Again, just to make it clear -* I* don't have a problem with cash gifts or wedding lists. *I* don't think people should be asking for any gifts, cash or otherwise, with their invites. If *you* have a relationship with your invitees where you know that they won't think it's rude then it's a moot point.

_ I may not be offended by either - but clearly others may be and it is important to consider the feelings of others if you expect them to consider yours on the big day._

Yep. Mind you it wouldn't hurt my feelings if I got a wedding list with an invite, I'd just think it tacky not to wait until I've asked them. Tackiness is a difficult one to define, but giving someone a list of stuff to buy you before they ask you if they can get you a present is going down that road!

_ What about asking your guests to make a donation to a particular charity instead of giving you a wedding gift - do you think that that makes it seem like a fundraising event or that it is a nice idea?_

Again, I don't mind if I give cash to the couple or cash to a charity. But putting it on the invite does mean you're automatically assuming that people are going to give you gifts. 

When you're inviting people to your wedding you're asking them to witness and celebrate your union of love and commitment. Isn't then listing what you want them to get you a little tacky?
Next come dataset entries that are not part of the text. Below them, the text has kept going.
$ cat src/rtl/sram_arbiter_pkg.sv
// sram_arbiter_pkg: shared FSM encodings, port ids and wait-count helper for the SRAM arbiter.
// Latency: n/a (types and constants only).
// Backpressure: n/a.
package sram_arbiter_pkg;

  typedef enum logic [2:0] {
    ST_IDLE     = 3'd0,
    ST_READ     = 3'd1,
    ST_WR_SETUP = 3'd2,
    ST_WR_PULSE = 3'd3,
    ST_WR_HOLD  = 3'd4
  } sram_state_e;

  localparam logic PORT0 = 1'b0;
  localparam logic PORT1 = 1'b1;

  // Wait counter is 4 bits; out-of-range parameters saturate instead of wrapping.
  function automatic logic [3:0] wait_load(input int cycles);
    if (cycles > 15) return 4'd15;
    if (cycles < 0) return 4'd0;
    return cycles[3:0];
  endfunction

endpackage

$ cat src/rtl/sram_rr_arbiter.sv
// sram_rr_arbiter: 2-way grant, round-robin or fixed priority, plus the last-grant register.
// Latency: grant is combinational from requests; last_grant updates on the accept edge only.
// Backpressure: a request with no accept leaves the rotation untouched.
// Ports: i_clk/i_rst_n, i_req {p1,p0}, i_accept (command taken this edge), o_grant (winning port id).
module sram_rr_arbiter
  import sram_arbiter_pkg::*;
#(
  parameter int FIXED_PRIO = 0
) (
  input  logic       i_clk,
  input  logic       i_rst_n,
  input  logic [1:0] i_req,
  input  logic       i_accept,
  output logic       o_grant
);

  logic r_last_grant;

  always_comb begin
    o_grant = PORT0;
    if (i_req == 2'b10) begin
      o_grant = PORT1;
    end else if (i_req == 2'b11) begin
      o_grant = (FIXED_PRIO != 0) ? PORT0 : ~r_last_grant;
    end
  end

  // Reset value PORT1 lets port 0 win the first contest.
  always_ff @(posedge i_clk or negedge i_rst_n) begin
    if (!i_rst_n) begin
      r_last_grant <= PORT1;
    end else if (i_accept) begin
      r_last_grant <= o_grant;
    end
  end

endmodule

$ cat src/rtl/sram_arbiter.sv
// sram_arbiter: shares one 16-bit async SRAM between two requesters and sequences its pin timing.
// Latency: read accept edge -> rsp sampled RD_WAIT+2 edges later; write occupies WR_WAIT+3 busy cycles + 1 idle.
// Backpressure: cmd_ready only in IDLE for the granted, valid port; responses have no backpressure.
// Ports: p0/p1 cmd (valid/ready/write/addr/wdata/mask), p0/p1 rsp (valid/rdata), io_busy,
//   io_sram_* registered address, pad data/enable and active-low cs/we/oe/ub/lb strobes.
module sram_arbiter
  import sram_arbiter_pkg::*;
#(
  parameter int ADDR_WIDTH = 18,
  parameter int RD_WAIT    = 1,
  parameter int WR_WAIT    = 1,
  parameter int FIXED_PRIO = 0
) (
  input  logic                  io_mainClk,
  input  logic                  io_asyncReset_n,
  input  logic                  p0_cmd_valid,
  output logic                  p0_cmd_ready,
  input  logic                  p0_cmd_write,
  input  logic [ADDR_WIDTH-1:0] p0_cmd_addr,
  input  logic [15:0]           p0_cmd_wdata,
  input  logic [1:0]            p0_cmd_mask,
  output logic                  p0_rsp_valid,
  output logic [15:0]           p0_rsp_rdata,
  input  logic                  p1_cmd_valid,
  output logic                  p1_cmd_ready,
  input  logic                  p1_cmd_write,
  input  logic [ADDR_WIDTH-1:0] p1_cmd_addr,
  input  logic [15:0]           p1_cmd_wdata,
  input  logic [1:0]            p1_cmd_mask,
  output logic                  p1_rsp_valid,
  output logic [15:0]           p1_rsp_rdata,
  output logic                  io_busy,
  output logic [ADDR_WIDTH-1:0] io_sram_addr,
  output logic [15:0]           io_sram_dat_write,
  output logic                  io_sram_dat_writeEnable,
  input  logic [15:0]           io_sram_dat_read,
  output logic                  io_sram_cs,
  output logic                  io_sram_we,
  output logic                  io_sram_oe,
  output logic                  io_sram_ub,
  output logic                  io_sram_lb
);

  localparam logic [3:0] RD_LOAD = wait_load(RD_WAIT);
  localparam logic [3:0] WR_LOAD = wait_load(WR_WAIT);

  sram_state_e           r_state, w_next_state;
  logic [3:0]            r_wait, w_wait_nxt;
  logic                  r_owner;
  logic [1:0]            r_mask, w_mask_nxt;
  logic [ADDR_WIDTH-1:0] r_addr;
  logic [15:0]           r_dat_write, r_rdata;
  logic [1:0]            r_rsp_vld;
  logic                  r_cs_n, r_we_n, r_oe_n, r_ub_n, r_lb_n, r_dat_oe;
  logic                  w_cs_n, w_we_n, w_oe_n, w_ub_n, w_lb_n, w_dat_oe;
  logic [1:0]            w_req;
  logic                  w_grant, w_idle, w_accept;
  logic                  w_sel_write;
  logic [ADDR_WIDTH-1:0] w_sel_addr;
  logic [15:0]           w_sel_wdata;
  logic [1:0]            w_sel_mask;

  assign w_req    = {p1_cmd_valid, p0_cmd_valid};
  // Ready is forced low while reset is asserted, not just after the state register clears.
  assign w_idle   = (r_state == ST_IDLE) && io_asyncReset_n;
  assign w_accept = w_idle && (|w_req);

  assign p0_cmd_ready = w_idle && (w_grant == PORT0) && p0_cmd_valid;
  assign p1_cmd_ready = w_idle && (w_grant == PORT1) && p1_cmd_valid;

  assign w_sel_write = (w_grant == PORT1) ? p1_cmd_write : p0_cmd_write;
  assign w_sel_addr  = (w_grant == PORT1) ? p1_cmd_addr  : p0_cmd_addr;
  assign w_sel_wdata = (w_grant == PORT1) ? p1_cmd_wdata : p0_cmd_wdata;
  assign w_sel_mask  = (w_grant == PORT1) ? p1_cmd_mask  : p0_cmd_mask;
  assign w_mask_nxt  = (w_accept && w_sel_write) ? w_sel_mask : r_mask;

  sram_rr_arbiter #(.FIXED_PRIO(FIXED_PRIO)) u_arb (
    .i_clk    (io_mainClk),
    .i_rst_n  (io_asyncReset_n),
    .i_req    (w_req),
    .i_accept (w_accept),
    .o_grant  (w_grant)
  );

  always_comb begin
    w_next_state = r_state;
    w_wait_nxt   = r_wait;
    case (r_state)
      ST_IDLE: begin
        if (w_accept) begin
          if (w_sel_write) begin
            w_next_state = ST_WR_SETUP;
          end else begin
            w_next_state = ST_READ;
            w_wait_nxt   = RD_LOAD;
          end
        end
      end
      ST_READ: begin
        if (r_wait == 4'd0) w_next_state = ST_IDLE;
        else                w_wait_nxt   = r_wait - 4'd1;
      end
      ST_WR_SETUP: begin
        w_next_state = ST_WR_PULSE;
        w_wait_nxt   = WR_LOAD;
      end
      ST_WR_PULSE: begin
        if (r_wait == 4'd0) w_next_state = ST_WR_HOLD;
        else                w_wait_nxt   = r_wait - 4'd1;
      end
      ST_WR_HOLD: w_next_state = ST_IDLE;
      default:    w_next_state = ST_IDLE;
    endcase
  end

  // Pins are decoded from the next state so the registered strobes line up with the state register.
  always_comb begin
    w_cs_n   = 1'b1;
    w_we_n   = 1'b1;
    w_oe_n   = 1'b1;
    w_ub_n   = 1'b1;
    w_lb_n   = 1'b1;
    w_dat_oe = 1'b0;
    case (w_next_state)
      ST_READ: begin
        w_cs_n = 1'b0;
        w_oe_n = 1'b0;
        w_ub_n = 1'b0;
        w_lb_n = 1'b0;
      end
      ST_WR_SETUP, ST_WR_PULSE, ST_WR_HOLD: begin
        w_cs_n   = 1'b0;
        w_dat_oe = 1'b1;
        w_we_n   = (w_next_state != ST_WR_PULSE);
        {w_ub_n, w_lb_n} = ~w_mask_nxt;
      end
      default: ;
    endcase
  end

  always_ff @(posedge io_mainClk or negedge io_asyncReset_n) begin
    if (!io_asyncReset_n) begin
      r_state     <= ST_IDLE;
      r_wait      <= 4'd0;
      r_owner     <= PORT0;
      r_mask      <= 2'b00;
      r_addr      <= '0;
      r_dat_write <= 16'h0000;
      r_rdata     <= 16'h0000;
      r_rsp_vld   <= 2'b00;
      r_cs_n      <= 1'b1;
      r_we_n      <= 1'b1;
      r_oe_n      <= 1'b1;
      r_ub_n      <= 1'b1;
      r_lb_n      <= 1'b1;
      r_dat_oe    <= 1'b0;
    end else begin
      r_state  <= w_next_state;
      r_wait   <= w_wait_nxt;
      r_mask   <= w_mask_nxt;
      r_cs_n   <= w_cs_n;
      r_we_n   <= w_we_n;
      r_oe_n   <= w_oe_n;
      r_ub_n   <= w_ub_n;
      r_lb_n   <= w_lb_n;
      r_dat_oe <= w_dat_oe;
      if (w_accept) begin
        r_owner <= w_grant;
        r_addr  <= w_sel_addr;
        if (w_sel_write) r_dat_write <= w_sel_wdata;
      end
      // Capture on the last READ edge; the strobe lands in the following IDLE cycle.
      r_rsp_vld <= 2'b00;
      if ((r_state == ST_READ) && (r_wait == 4'd0)) begin
        r_rdata   <= io_sram_dat_read;
        r_rsp_vld <= (r_owner == PORT1) ? 2'b10 : 2'b01;
      end
    end
  end

  assign io_busy                 = (r_state != ST_IDLE);
  assign io_sram_addr            = r_addr;
  assign io_sram_dat_write       = r_dat_write;
  assign io_sram_dat_writeEnable = r_dat_oe;
  assign io_sram_cs              = r_cs_n;
  assign io_sram_we              = r_we_n;
  assign io_sram_oe              = r_oe_n;
  assign io_sram_ub              = r_ub_n;
  assign io_sram_lb              = r_lb_n;
  assign p0_rsp_valid            = r_rsp_vld[0];
  assign p1_rsp_valid            = r_rsp_vld[1];
  assign p0_rsp_rdata            = r_rdata;
  assign p1_rsp_rdata            = r_rdata;

  // Pad contention and strobe ordering guards.
  a_no_oe_while_driving: assert property (@(posedge io_mainClk) disable iff (!io_asyncReset_n)
    !(!r_oe_n && r_dat_oe));
  a_no_we_while_oe: assert property (@(posedge io_mainClk) disable iff (!io_asyncReset_n)
    !(!r_we_n && !r_oe_n));

endmodule

$ cat config.mk
export PLATFORM = sky130hd
export DESIGN_NAME = sram_arbiter
export DESIGN_NICKNAME = d
export VERILOG_FILES = /design/src/rtl/sram_arbiter_pkg.sv /design/src/rtl/sram_rr_arbiter.sv /design/src/rtl/sram_arbiter.sv
export SDC_FILE = /design/constraint.sdc
export NUM_CORES = 1
export LEC_CHECK = 0
export ABC_AREA = 1
export BUFFER_PORTS_ARGS = -buffer_cell sky130_fd_sc_hd__buf_2
export CORE_MARGIN = 1.5
export CORE_UTILIZATION = 35
export CTS_CLUSTER_DIAMETER = 120
export DETAILED_ROUTE_END_ITERATION = 10
export GPL_TIMING_DRIVEN = 1
export SETUP_SLACK_MARGIN = 0.05
export SYNTH_ARGS = -nofsm -noshare
export SYNTH_HDL_FRONTEND = slang
export SYNTH_SLANG_ARGS = --single-unit
$ cat constraint.sdc
create_clock -name io_mainClk -period 1.6 [get_ports io_mainClk]
set_input_delay 0.32 -clock io_mainClk [delete_from_list [all_inputs] [get_ports io_mainClk]]
set_output_delay 0.32 -clock io_mainClk [all_outputs]
set_load 0.02 [all_outputs]
* Word-level counts from Yosys, hierarchy flattened *
Cells that the tools add are included.

storage, ports and cells
  word-level logic and storage cells = 74
  output and inout port bits = 77
  input port bits = 94
  flip-flop bits (word level) = 69

cells by class
  muxes and demuxes = 24
  bitwise operators = 3
  reductions and logical operators = 18
  equal/unequal tests = 13
  add/sub/neg operators = 1

operators by type and width
  cell                                                                   number
  18-bit 2-to-1 mux                                                      1
  16-bit 2-to-1 mux                                                      1
  3-bit by 2-bit equality test with 1-bit output, second input constant  4
  4-bit 2-to-1 mux                                                       3
  3-bit one-hot mux with 4 select lines                                  1
  4-bit one-hot mux with 3 select lines                                  1
  2-bit 2-to-1 mux                                                       5
  3-bit 2-to-1 mux                                                       3
  1-bit logical AND                                                      8
  1-bit 2-to-1 mux                                                       7
  3-bit by 1-bit equality test with 1-bit output, second input constant  2
  2-bit != test, second input constant                                   3
  3-bit nonzero test                                                     2
  2-bit equality test, second input constant                             2
  4-bit logical NOT                                                      1
  1-bit one-hot mux with 2 select lines                                  2
  4-bit AND reduction                                                    1
  2-bit OR reduction                                                     2
  4-bit OR reduction                                                     1
  4-bit by 1-bit subtractor with 4-bit output, second input constant     1
  3-bit equality test, second input constant                             1
  3-bit logical NOT                                                      1
  3-bit by 2-bit != test with 1-bit output, second input constant        1
  3-bit OR reduction                                                     1
  3 further kinds                                                        4

* Depth between registers and ports, before layout *
Gate-level depths: netlist of the first run.

  depth in word-level cells = 10
  mapped depth = 10
  mapped depth without buffers = 9

* Hierarchy *
A second synthesis of the first run with hierarchy kept.

unflattened totals
  cells, all modules = 408
  area, all modules = 3271.9 um^2

modules (own cells, without submodules)
  module           cells an instance  sequential area each (um^2)  area each (um^2)  instances
  sram_arbiter     401                1707.9                       3219.3            1
  sram_rr_arbiter  7                  26.3                         52.6              1

* Least setup slack after synthesis of the first run *
Ideal clock, no wire load.

  kind = reg-to-output
  start = register u_arb.r_last_grant
  end = output p0_cmd_ready
  cell stages (with the launch flop) = 7
  required time = 1280 ps
  path slack = -42 ps
  path buffers = 2
  arrival = 1322 ps
  cell sequence = dfstp_2 -> nand2_1 -> nand2_1 -> buf_4 -> buf_2 -> nand2_1 -> nor2_1

between the ends
  cells in the longest elaborated chain, start to end = 6

RTL lines
  item                             line                   RTL
  start, declared                  sram_rr_arbiter.sv:17  logic r_last_grant;
  start signal, assigned           sram_rr_arbiter.sv:33  r_last_grant <= o_grant;
  1-bit NOT                        sram_rr_arbiter.sv:24  o_grant = (FIXED_PRIO != 0) ? PORT0 : ~r_last_grant;
  1-bit 2-to-1 mux                 sram_rr_arbiter.sv:23  end else if (i_req == 2'b11) begin
  1-bit 2-to-1 mux                 sram_rr_arbiter.sv:21  if (i_req == 2'b10) begin
  1-bit NOT                        sram_arbiter.sv:68     assign p0_cmd_ready = w_idle && (w_grant == PORT0) && p0_cmd_valid;
  1-bit logical AND (2 in series)  sram_arbiter.sv:68
  end, declared                    sram_arbiter.sv:17     output logic p0_cmd_ready,

No other way between the ends.

* Final worst setup path of the first run *
Same ends and word-level chain as after synthesis.

==> flow_summary.toml, run 1 <==
[setup_path]
cp_num_buf_inv = 1
cp.required_ns = 1.28
slowest_delay_ns = 0.54
cp_common_cell = "nand2_4"
r2r-end = "io_sram_dat_write[1]"
r2r_slack_ns = -0.01
crit_family = "flip-flops"
crit_path_end_kind = "output pin"
reg2regPathDepth = 9
r2r_start = "r_state[1]"
crit_path_max_fanout = 4
critPathLaunchType = "register"
cp_slowest_cell = "dfstp_2"
worstPathCellList = "nand2_2, nand2_4, nand2_4, nor2_4, buf_6"
worstSetupPathType = "reg2out"
arrival_ns = 1.30

[floorplan]
fp.dieArea_um2 = 10100
dieWidth_um = 100
coreArea_um2 = 9240
die_h_um = 100
io_pins = 171
rows = 35
initial_core_util_pct = 36.0

[global_route]
antenna_found_initial = 0
top_usage_layer = "met2"
grt_max_degree = 70
use_met3_pct = 4.37
overflow = 0
grt_pass1_vias = 3085
grt_pass1_wl_um = 14200
track_usage_pct = 18.0
grtUsageMet1_pct = 22.7
use_met2_pct = 30.1

[synthesis]
synth_seq_area_share_pct = 52.1
syn_nets = 509
synth-xor-area-share_pct = 0
synth_commonest_cells = "nand2_1 (159), dfrtp_1 (63), nand3_1 (56), nor2_1 (26), buf_4 (22)"
yosysMostFrequentCell = "nand2_1"
synth_cells = 414
synth_top_area_share_pct = 47.4
synthTopCellsByArea = "dfrtp_1 (47%), nand2_1 (18%), nand3_1 (8.4%)"
synth_fa_ha_area_share_pct = 0.376
synthMuxAreaShare_pct = 0
synthFlopType = "dfrtp_1"
yosysTopAreaCell = "dfrtp_1"
syn_avg_cell_area_um2 = 8.04
ys_ff_latch = 69
synth_edf_count = 0
synth_top_family_by_area = "simple AND/OR/NAND/NOR gates"
syn-cell-area_um2 = 3330
async_reset_ff_share_pct = 100
synth_cell_type_count = 25
synth_compound_area_share_pct = 4.74
ys_warn_count = 0
synth_simple_gate_area_share_pct = 32.7

[power_and_ir_drop]
power_density_nw_per_um2 = 1930
leakagePower_nw = 2.67
ir_drop_uv = 749
power.total_mw = 9.29

[clock_network]
clock-sinks = 69
clkTransAtPathRegs_ns = 0.07
numCtsBuffers = 9
clockRootBuffer = "clkbuf_8"
clk_latency_ns = 0.34
clk_path_buf_depth = 2
cts_tree = "built"
htreeDepth = 3

[sta]
final_hold_viol_count = 0
slew_violations = 0
rsz0062_at_grt = "true"
setup_ws_ns = -0.0196
fmax_mhz = 617
tightest_slew_ns = 0.859
finalSetupViolations = 8
period_minus_slack_ns = 1.62
relSlewSlack_pct = 42.8
fin_crit_sh_pct = 101
worst_clock_skew_ns = 0.0107

[hold_path]
hp-class = "in2reg"
hold_start = "io_sram_dat_read[6]"
whs_endpoint = "p0_rsp_rdata[6]"
min_path_cells = 3

[route]
via_per_inst = 4.61
drt_first_pass_iters = 4
wl_um = 9290
num_vias = 3332
drt_iter0_drc = 88
wl_per_cell_um = 12.9
ant_nets = 0
post-route-drc-count = 0

[placed_design]
place_congestion = 0.792
dpl.hpwl_um = 6290
io_buffers = 170
placed_area_um2 = 4240

[flow_run]
drv_cap = 0

[status]
violations = "negative setup slack"
outcome = "finished with violations"

[cells_and_area]
final_area_um2 = 4800
areaGrowthSynthToFinish_pct = 44.3
fin_nets = 684
diodes = 0
drive_gt1_share_pct = 42.0
[through the flow]
stage | utilization [%] | setup WS [ns] | cells | setup TNS, ns | hold slack, ns
after CTS | 49.2 | -0.0464 | 709 | -0.0900 | 0.196
final | 52.0 | -0.0196 | 722 | -0.0727 | 0.213
after global placement | 45.8 | 0.0602 | 687 | 0 | 0.409
after global routing | 52.0 | -0.0974 | 722 | -3.12 | 0.205
after detailed placement | 45.8 | 0.000844 | 687 | 0 | 0.411
after floorplan | - | 0.0536 | 414 | 0 | 0.0244
[worst register-to-register path, delay by kind of cell, from the launching register on]
kind | cells | cell delay [ns]
buffers and inverters | 3 | 0.47
AND/OR/NAND/NOR | 6 | 0.62
flip-flops | 1 | 0.41
[cell families (layout without fill, tap and decap cells)]
family          Yosys count  after routing
fa+ha+maj                 1              1
buf+inv                  62            241
compound gates           27             27
flops                    69             69
simple gates            255            255
[how the worst max path moves through the flow]
stage,start,to,depth (start not counted)
after floorplan,u_arb.r_last_grant,p0_cmd_ready,6
after global placement,r_wait[0],p0_rsp_rdata[11],7
after detailed placement,r_wait[0],p0_rsp_rdata[5],7
after CTS,u_arb.r_last_grant,p0_cmd_ready,5
after global routing,r_state[1],io_sram_dat_write[12],9
final,u_arb.r_last_grant,p0_cmd_ready,5
[layout by cell type, fill, tap and decap left out, types with 4 or more instances in the layout]
master / Yosys / final
buf_2: 10 / 166
nand2_1: 159 / 150
dfrtp_1: 63 / 63
nand3_1: 56 / 56
nor2_1: 26 / 24
buf_4: 22 / 19
inv_1: 21 / 18
a31oi_1: 18 / 18
clkbuf_8: 0 / 10
buf_6: 1 / 9
nand2_2: 2 / 6
dfstp_2: 6 / 6
nand2_4: 2 / 5
nor2_4: 1 / 4
o21ai_1: 3 / 4
clkbuf_16: 0 / 4
buf_12: 0 / 4
[power by group]
| part | internal, mW | switching (mW) | leakage (nW) | total [mW] |
|---|---|---|---|---|
| combinational | 1.80 | 3.03 | 1.74 | 4.84 |
| sequential | 2.62 | 0.457 | 0.824 | 3.08 |
| clock | 0.752 | 0.626 | 0.0992 | 1.38 |
[per-layer routing]
layer / share of wire [%] / wire (um)
met1: 45 / 4190
met2: 46 / 4290
met3: 7.5 / 693
met4: 1.3 / 123
met5: 0 / 0
[state kept, by name, summed over array words and instances, names as in the netlist]
signal	count
io_sram_addr	18
io_sram_cs	1
io_sram_dat_write	16
io_sram_dat_writeEnable	1
io_sram_lb	1
io_sram_oe	1
io_sram_ub	1
io_sram_we	1
p0_rsp_rdata	16
r_mask	2
r_owner	1
r_rsp_vld	2
r_state	3
r_wait	4
u_arb.r_last_grant	1
[final cells by class]
type                       instances  area [um2]
inverter                          23        93.8
tap                              129         161
clock inverter                     4        48.8
sequential                        69        1730
fill                             932        4440
clock buffer                      11         141
timing repair buffer             203        1270
multi-input combinational        283        1350
[what timing repair did]
action | in CTS | in global routing
buffers inserted | 7 | 8
pin swaps | 7 | 12
endpoints found under the setup margin | 21 | 66
hold buffers | 0 | 0
gates cloned | 0 | 5
gates resized for setup | 19 | 25
(Power assumes the default switching activity.)
==> run 2: changes to the inputs <==
CTS_BUF_LIST = sky130_fd_sc_hd__clkbuf_16   (was default)
==> run 2 against run 1 <==
Net effect: the flow still finishes with violations (negative setup slack); register-to-register slack better by 0.02 ns; setup slack better by 0.0081 ns; non-clock buffer count unchanged; sequential cell count did not move; design area rose by 1.6%; combinational power about the same; critical path depth unchanged; sequential power about the same; power increased by 5.5%; utilization grew 0.85 points; routed wire length shrank 1.1%; critical endpoint unchanged; largest power group unchanged; highest routed layer unchanged.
I mean, you'd never include a list of gifts that you'd like in a Christmas card right? (Except for a letter to Santa of course!)


----------



## truthseeker (27 Mar 2008)

Its the implied assumption that 'youre giving me a gift so heres what id like' that is the issue here as opposed to what the gift is.

No - it would be most unusual to include your xmas list in an xmas card!!

But - often funeral notices state 'donations to charity' or 'no fresh flowers' so theres an implied assumption there too that seems to be socially acceptable?

Tackiness is definitely a difficult one to define - my idea of tacky might be someone elses idea of great style!!


----------



## HelloJed (27 Mar 2008)

Truthseeker - I think funeral notices are different because even if fresh flowers were sent, no one would be 'benefiting' directly from it - so I think it's perfectly acceptable for the deceased's family to ask for donations. 

It all comes down to the 'gimme gimme' aspect of our discussion. If you send a list or request for money with an invite, you risk looking like the gifts and money you receive are as important as the day itself - which isn't the case for the majority, but for some it can be!

I was invited to six weddings last year, all of them distant relatives or friends-of-friends, and I worked out that I probably would have spent 500-800 each time on transport, accommodation, hen night (travel and accommodation with that too) drinks and a gift. Maybe even more. (I also am a contractor so I don't get paid for days off, and they all seem to be on a week day!) I couldn't attend most of them as I just can't afford it (but always sent a present) but each time I saw a wedding list or a cash request with an invite I wondered about their priorities. I'm a generous gift-giver - I'd just like the invite to be free of the gimmees!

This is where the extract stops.